The Waters We Share: A Swimmer's Reckoning With Sewage, Profit and Protest - Article 1: The River Remembers
It’s been a decade since our first big adventure together as the Wild Swimming Brothers. Sharing swims together with my brothers has been an honour. I’ve been lucky enough to swim through waters so clean I could see the riverbed ripple beneath me as sticklebacks darted behind rocks and reeds rustled with the flow. In 2015, alongside my brothers Jack & Robbie, I swam the 145km length of the River Eden. This was a source-to-sea adventure that followed the entire river, from its gurgling source high up in the hills of North Yorkshire to its wide, silty mouth at Port Carlisle. Over 9 days, I felt like I’d got to know the river, that it had different personalities, different moods and felt more like a person than a geographical feature. It almost felt like the river was alive.
In his latest book, Is a River Alive?, Robert Macfarlane explores the idea of granting legal personhood and rights to rivers and other natural entities. Macfarlane reflects on how different cultures, especially Indigenous traditions, perceive rivers as living beings with agency, rather than mere resources. He discusses real-world legal cases where rivers like the Whanganui in New Zealand and the Ganges in India have been granted personhood, and he questions the Western legal and philosophical frameworks that separate humans from nature. Ultimately, his work invites all of us to reconsider our relationship with the natural world and to imagine more respectful, reciprocal ways of living with it.
“What might it mean to say that a river is a person or even that a river is alive?”
I agree with Macfarlane, and my time in the River Eden taught me how rivers can heal and how they are held together by the collective guardianship of communities. Time in the river challenged me to rethink my assumptions about nature, personhood, and our ethical responsibilities to the living world. It made me reflect deeply on how language, law, and culture shape our relationship with the environment.
But in the years since our Eden swim in 2015 two major things have happened. The first is that I have become a father, I welcomed my son Erik Alan Wild in June of last year. Becoming a father really forced me to project myself into the future, Erik will likely see the year 2100 and it really made me reflect on what state our rivers, seas, lakes and oceans will be in by that time. Will he and his generation have the same privilege that I have had and have clean water to swim in?

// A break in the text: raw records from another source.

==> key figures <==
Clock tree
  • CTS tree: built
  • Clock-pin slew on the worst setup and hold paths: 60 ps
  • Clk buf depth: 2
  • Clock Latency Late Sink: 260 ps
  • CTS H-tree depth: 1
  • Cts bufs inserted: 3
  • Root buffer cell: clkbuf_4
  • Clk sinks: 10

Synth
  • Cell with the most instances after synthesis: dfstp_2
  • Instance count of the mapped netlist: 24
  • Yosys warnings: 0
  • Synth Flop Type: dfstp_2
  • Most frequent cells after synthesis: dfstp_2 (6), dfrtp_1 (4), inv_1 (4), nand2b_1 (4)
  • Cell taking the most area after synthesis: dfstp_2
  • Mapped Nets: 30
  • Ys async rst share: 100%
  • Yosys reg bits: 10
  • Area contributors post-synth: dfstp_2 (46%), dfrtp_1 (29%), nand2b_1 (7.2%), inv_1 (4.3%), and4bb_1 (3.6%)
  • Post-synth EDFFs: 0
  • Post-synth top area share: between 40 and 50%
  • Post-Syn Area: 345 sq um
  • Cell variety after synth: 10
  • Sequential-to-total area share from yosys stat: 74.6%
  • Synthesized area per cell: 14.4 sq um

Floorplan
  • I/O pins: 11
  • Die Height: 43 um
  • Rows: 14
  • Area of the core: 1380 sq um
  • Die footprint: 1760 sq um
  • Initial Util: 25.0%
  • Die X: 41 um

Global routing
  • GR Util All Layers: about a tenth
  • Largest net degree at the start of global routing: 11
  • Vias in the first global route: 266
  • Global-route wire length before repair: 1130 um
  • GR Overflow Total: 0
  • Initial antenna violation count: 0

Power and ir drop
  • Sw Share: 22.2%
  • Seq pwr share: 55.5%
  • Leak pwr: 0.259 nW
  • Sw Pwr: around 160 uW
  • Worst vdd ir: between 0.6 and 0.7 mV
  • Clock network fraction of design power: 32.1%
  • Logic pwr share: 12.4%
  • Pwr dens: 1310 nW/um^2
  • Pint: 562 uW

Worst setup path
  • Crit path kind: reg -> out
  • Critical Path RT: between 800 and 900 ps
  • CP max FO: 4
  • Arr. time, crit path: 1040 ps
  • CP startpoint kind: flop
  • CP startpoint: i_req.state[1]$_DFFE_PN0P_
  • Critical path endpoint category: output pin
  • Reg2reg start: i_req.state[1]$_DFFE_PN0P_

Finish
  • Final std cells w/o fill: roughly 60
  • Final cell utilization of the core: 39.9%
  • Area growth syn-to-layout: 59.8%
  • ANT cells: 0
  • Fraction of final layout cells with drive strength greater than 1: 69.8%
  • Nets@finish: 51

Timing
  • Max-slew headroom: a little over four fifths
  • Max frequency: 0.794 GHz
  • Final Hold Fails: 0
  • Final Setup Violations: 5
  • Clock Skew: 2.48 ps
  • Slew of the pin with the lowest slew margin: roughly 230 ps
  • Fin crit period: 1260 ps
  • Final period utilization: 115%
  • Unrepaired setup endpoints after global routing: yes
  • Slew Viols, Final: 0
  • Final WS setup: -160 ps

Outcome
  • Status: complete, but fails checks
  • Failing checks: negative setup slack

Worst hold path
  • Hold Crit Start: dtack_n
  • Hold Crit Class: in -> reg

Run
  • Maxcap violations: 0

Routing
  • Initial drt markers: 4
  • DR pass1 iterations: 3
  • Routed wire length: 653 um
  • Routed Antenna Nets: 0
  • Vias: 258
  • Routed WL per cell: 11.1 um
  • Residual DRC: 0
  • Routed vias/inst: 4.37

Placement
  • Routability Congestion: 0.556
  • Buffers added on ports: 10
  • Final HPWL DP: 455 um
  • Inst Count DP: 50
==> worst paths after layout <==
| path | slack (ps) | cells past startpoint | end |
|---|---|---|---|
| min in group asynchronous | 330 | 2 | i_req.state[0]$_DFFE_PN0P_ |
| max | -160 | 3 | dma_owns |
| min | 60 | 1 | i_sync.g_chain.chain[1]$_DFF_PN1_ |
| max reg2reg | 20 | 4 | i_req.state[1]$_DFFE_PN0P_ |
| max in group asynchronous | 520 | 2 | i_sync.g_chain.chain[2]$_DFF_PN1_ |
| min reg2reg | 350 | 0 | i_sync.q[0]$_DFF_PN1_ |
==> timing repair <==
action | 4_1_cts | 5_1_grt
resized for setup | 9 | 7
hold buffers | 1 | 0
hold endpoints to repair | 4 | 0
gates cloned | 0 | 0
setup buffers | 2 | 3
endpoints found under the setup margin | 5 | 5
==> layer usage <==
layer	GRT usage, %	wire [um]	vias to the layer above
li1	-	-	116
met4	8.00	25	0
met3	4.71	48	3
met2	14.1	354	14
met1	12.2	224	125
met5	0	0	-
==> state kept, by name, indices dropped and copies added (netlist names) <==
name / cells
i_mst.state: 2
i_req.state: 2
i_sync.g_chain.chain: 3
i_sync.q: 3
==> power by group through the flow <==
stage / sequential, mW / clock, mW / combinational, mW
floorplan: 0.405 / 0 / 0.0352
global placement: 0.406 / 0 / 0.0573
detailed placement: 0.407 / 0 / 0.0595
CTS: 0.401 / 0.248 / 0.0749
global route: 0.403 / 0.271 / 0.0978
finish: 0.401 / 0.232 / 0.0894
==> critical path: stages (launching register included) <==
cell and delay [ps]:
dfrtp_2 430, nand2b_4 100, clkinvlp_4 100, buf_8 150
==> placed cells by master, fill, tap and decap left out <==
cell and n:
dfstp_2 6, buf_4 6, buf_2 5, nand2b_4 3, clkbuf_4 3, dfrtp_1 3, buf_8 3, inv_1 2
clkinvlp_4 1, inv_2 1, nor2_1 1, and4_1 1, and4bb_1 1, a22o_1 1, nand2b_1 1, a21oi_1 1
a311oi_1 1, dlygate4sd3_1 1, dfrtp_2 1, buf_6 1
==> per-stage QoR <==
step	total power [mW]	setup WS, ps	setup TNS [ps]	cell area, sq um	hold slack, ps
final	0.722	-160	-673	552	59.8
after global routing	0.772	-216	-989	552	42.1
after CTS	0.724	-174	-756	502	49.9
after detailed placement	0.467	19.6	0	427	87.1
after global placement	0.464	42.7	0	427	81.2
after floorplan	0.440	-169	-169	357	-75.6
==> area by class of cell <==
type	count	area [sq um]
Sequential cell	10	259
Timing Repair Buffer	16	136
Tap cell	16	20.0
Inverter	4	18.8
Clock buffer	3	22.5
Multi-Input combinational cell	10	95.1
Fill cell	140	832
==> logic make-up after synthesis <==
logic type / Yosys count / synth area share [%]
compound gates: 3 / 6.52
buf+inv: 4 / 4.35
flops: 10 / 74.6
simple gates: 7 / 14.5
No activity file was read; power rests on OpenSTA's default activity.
`config.mk`:
```
export PLATFORM = sky130hd
export DESIGN_NAME = dram_slice_arb
export DESIGN_NICKNAME = d
export VERILOG_FILES = /design/src/rtl/dram_slice_arb_pkg.sv /design/src/rtl/dram_slice_pkt_cap.sv /design/src/rtl/dram_slice_win_timer.sv /design/src/rtl/dram_slice_pick.sv /design/src/rtl/dram_slice_arb.sv
export SDC_FILE = /design/constraint.sdc
export NUM_CORES = 1
export LEC_CHECK = 0
export BUFFER_PORTS_ARGS = -buffer_cell sky130_fd_sc_hd__buf_2
export CAP_MARGIN = 20
export CORE_ASPECT_RATIO = 1.4
export CORE_MARGIN = 4
export CORE_UTILIZATION = 45
export DETAILED_ROUTE_END_ITERATION = 6
export PLACE_DENSITY = 0.69
export SLEW_MARGIN = 20
export SYNTH_ARGS = -nofsm -noshare
export SYNTH_HDL_FRONTEND = slang
export SYNTH_SLANG_ARGS = --single-unit
```
`constraint.sdc`:
```
create_clock -name clk_i -period 4.32 [get_ports clk_i]
set_clock_uncertainty 0.1 [all_clocks]
set_input_delay 0.864 -clock clk_i [delete_from_list [all_inputs] [get_ports clk_i]]
set_output_delay 0.864 -clock clk_i [all_outputs]
set_load 0.03 [all_outputs]
```
### src/rtl/swmd_pkg.sv
package swmd_pkg;

    typedef enum logic [1:0] {
        WM_ALLOC   = 2'd0,
        WM_COAL    = 2'd1,
        WM_NOALLOC = 2'd2
    } wmode_e;

    typedef enum logic [1:0] {
        CR_NONE  = 2'd0,
        CR_LOAD  = 2'd1,
        CR_CLEAR = 2'd2,
        CR_DEC   = 2'd3
    } cred_op_e;

    function automatic logic mode_coalesces(wmode_e m);
        return m != WM_ALLOC;
    endfunction

endpackage

### src/rtl/swmd_stream_fsm.sv
module swmd_stream_fsm
    import swmd_pkg::*;
#(
    parameter int ADDR_W        = 32,
    parameter int SIZE_W        = 8,
    parameter int CNT_W         = 16,
    parameter int COAL_LIMIT    = 128,
    parameter int NOALLOC_LIMIT = 512
) (
    input  logic              clk,
    input  logic              rst,
    input  logic              clr,
    input  logic              upd,
    input  logic [ADDR_W-1:0] addr,
    input  logic [SIZE_W-1:0] size,
    output wmode_e            mode,
    output logic [CNT_W-1:0]  byte_cnt,
    output logic [ADDR_W-1:0] next_addr,
    output logic              contig
);
    logic [CNT_W:0]   sum;
    logic [CNT_W-1:0] sat_cnt;

    assign contig  = (addr == next_addr);
    assign sum     = {1'b0, byte_cnt} + (CNT_W+1)'(size);
    assign sat_cnt = sum[CNT_W] ? {CNT_W{1'b1}} : sum[CNT_W-1:0];

    always_ff @(posedge clk) begin
        if (rst || clr) begin
            mode      <= WM_ALLOC;
            byte_cnt  <= '0;
            next_addr <= '0;
        end else if (upd) begin
            if (contig) begin
                if (mode != WM_NOALLOC) begin
                    byte_cnt <= sat_cnt;
                    if (mode == WM_ALLOC && sat_cnt > CNT_W'(COAL_LIMIT))
                        mode <= WM_COAL;
                    else if (mode == WM_COAL && sat_cnt > CNT_W'(NOALLOC_LIMIT))
                        mode <= WM_NOALLOC;
                end
            end else begin
                byte_cnt <= CNT_W'(size);
                mode     <= WM_ALLOC;
            end
            next_addr <= addr + ADDR_W'(size);
        end
    end
endmodule

### src/rtl/swmd_credit_table.sv
module swmd_credit_table
    import swmd_pkg::*;
#(
    parameter int LINE_W       = 26,
    parameter int DEPTH        = 4,
    parameter int DELAY_THRESH = 4
) (
    input  logic              clk,
    input  logic              rst,
    input  cred_op_e          op,
    input  logic [LINE_W-1:0] op_line,
    input  logic [LINE_W-1:0] look_line,
    output logic              look_credit
);
    localparam int CRED_W = $clog2(DELAY_THRESH + 1);
    localparam int PTR_W  = (DEPTH > 1) ? $clog2(DEPTH) : 1;

    typedef struct packed {
        logic              vld;
        logic [LINE_W-1:0] tag;
        logic [CRED_W-1:0] cred;
    } cred_ent_t;

    cred_ent_t         tbl [DEPTH];
    logic [PTR_W-1:0]  oldest;
    logic [DEPTH-1:0]  look_hit;
    logic [DEPTH-1:0]  op_hit;
    logic [PTR_W-1:0]  op_idx;
    logic              op_found;

    for (genvar g = 0; g < DEPTH; g++) begin : g_match
        assign look_hit[g] = tbl[g].vld && (tbl[g].tag == look_line) && (tbl[g].cred != '0);
        assign op_hit[g]   = tbl[g].vld && (tbl[g].tag == op_line);
    end

    assign look_credit = |look_hit;
    assign op_found    = |op_hit;

    always_comb begin
        op_idx = '0;
        for (int i = DEPTH - 1; i >= 0; i--) begin
            if (op_hit[i]) op_idx = PTR_W'(i);
        end
    end

    always_ff @(posedge clk) begin
        if (rst) begin
            oldest <= '0;
            for (int i = 0; i < DEPTH; i++) tbl[i] <= '0;
        end else begin
            case (op)
                CR_LOAD: begin
                    if (op_found) begin
                        tbl[op_idx].cred <= CRED_W'(DELAY_THRESH);
                    end else begin
                        tbl[oldest] <= '{vld: 1'b1, tag: op_line, cred: CRED_W'(DELAY_THRESH)};
                        oldest <= (oldest == PTR_W'(DEPTH - 1)) ? '0 : oldest + 1'b1;
                    end
                end
                CR_CLEAR: if (op_found) tbl[op_idx].cred <= '0;
                CR_DEC:   if (op_found && tbl[op_idx].cred != '0)
                              tbl[op_idx].cred <= tbl[op_idx].cred - 1'b1;
                default: ;
            endcase
        end
    end
endmodule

The second thing that has happened is that I’ve watched with growing horror as our rivers and waterways have become sacrifice zones to corporate greed. Quite simply, our rivers are sick. In 2023, England’s rivers experienced over 464,000 separate sewage spills, totalling more than 3.6 million hours of raw or partially treated waste released into waterways, according to the Environment Agency. That’s the equivalent of over 411 years’ worth of continuous pollution dumped into our rivers in a single year. On average, that’s more than 1,270 spills per day or nearly one every minute.

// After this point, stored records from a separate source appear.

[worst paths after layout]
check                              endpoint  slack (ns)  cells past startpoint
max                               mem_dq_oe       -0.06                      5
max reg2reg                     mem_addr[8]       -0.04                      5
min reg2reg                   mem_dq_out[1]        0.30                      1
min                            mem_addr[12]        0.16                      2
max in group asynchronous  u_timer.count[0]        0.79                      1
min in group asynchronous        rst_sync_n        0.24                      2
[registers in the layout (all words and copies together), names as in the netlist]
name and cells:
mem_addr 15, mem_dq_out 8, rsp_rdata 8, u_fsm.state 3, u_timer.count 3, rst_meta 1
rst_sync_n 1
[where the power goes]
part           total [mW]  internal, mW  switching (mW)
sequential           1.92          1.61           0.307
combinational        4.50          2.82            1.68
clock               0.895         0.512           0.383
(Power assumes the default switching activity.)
==> src/rtl/ecc_stack_regif.sv <==
module ecc_stack_regif
    import ecc_stack_pkg::*;
#(
    parameter int CNT_W = 3
) (
    input  logic              reg_wr_i,
    input  logic [REG_W-1:0]  reg_wdata_i,
    input  logic [CNT_W-1:0]  level_i,
    input  err_rec_t          top_rec_i,
    output logic              pop_o,
    output logic [REG_W-1:0]  rdata_o
);

    logic valid;

    assign pop_o = reg_wr_i && reg_wdata_i[VALID_BIT];
    assign valid = (level_i != '0);

    always_comb begin
        rdata_o = '0;
        rdata_o[VALID_BIT] = valid;
        if (valid) begin
            rdata_o[REC_W-1:0] = top_rec_i;
        end
    end

endmodule

==> src/rtl/ecc_err_stack.sv <==
module ecc_err_stack
    import ecc_stack_pkg::*;
#(
    parameter int DEPTH = 4
) (
    input  logic              clk_i,
    input  logic              rst_ni,
    input  logic              push_i,
    input  logic              push_sec_i,
    input  logic              push_ded_i,
    input  logic [3:0]        push_part_i,
    input  logic              reg_wr_i,
    input  logic [31:0]       reg_wdata_i,
    output logic [31:0]       reg_rdata_o,
    output logic              overflow_o
);

    localparam int CNT_W = $clog2(DEPTH + 1);

    err_rec_t         push_rec;
    err_rec_t         top_rec;
    logic             pop;
    logic [CNT_W-1:0] level;

    assign push_rec = '{part: push_part_i, ded: push_ded_i, sec: push_sec_i};

    ecc_stack_store #(.DEPTH(DEPTH)) u_store (
        .clk_i      (clk_i),
        .rst_ni     (rst_ni),
        .push_i     (push_i),
        .push_rec_i (push_rec),
        .pop_i      (pop),
        .top_rec_o  (top_rec),
        .level_o    (level),
        .overflow_o (overflow_o)
    );

    ecc_stack_regif #(.CNT_W(CNT_W)) u_regif (
        .reg_wr_i    (reg_wr_i),
        .reg_wdata_i (reg_wdata_i),
        .level_i     (level),
        .top_rec_i   (top_rec),
        .pop_o       (pop),
        .rdata_o     (reg_rdata_o)
    );

endmodule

The worst offenders are the water companies themselves. In 2023, United Utilities was responsible for over 81,000 spills; Severn Trent, over 60,000; and Yorkshire Water, nearly 58,000. Even during dry weather, when discharges are supposed to be illegal, many companies continued to pollute. In 2024, United Utilities was responsible for at least 77,817 sewage overflows. These spills, on average, occurred 213.2 times a day and lasted for a total of 450,778 hours (52.17 years), affecting 1,977 locations within their service area. We don’t yet have the data for 2025 but all indicators point to even worse numbers than 2023 and 2024.
Since 2020, sewage has been released into UK waterways more than 1.3 million times, covering almost 9 million hours in total. The environmental and public health costs are staggering, but so is the profit. In 2023-2024 alone, the nine major English water companies paid out over £1.4 billion in dividends to shareholders.
The stench might mainly untreated waste; it’s the stench of betrayal by companies profiting from neglect, by regulators looking away, by a system that has monetised our most sacred commons. It forces me to think about whether my son Erik will have clean rivers to swim in. Will our rivers and waterways be so full of sewage and rubbish that they are dead zones and wild swimming has become a forgotten past time? Will Erik my son feel betrayed?
Our rivers remember every betrayal. The question is, will we?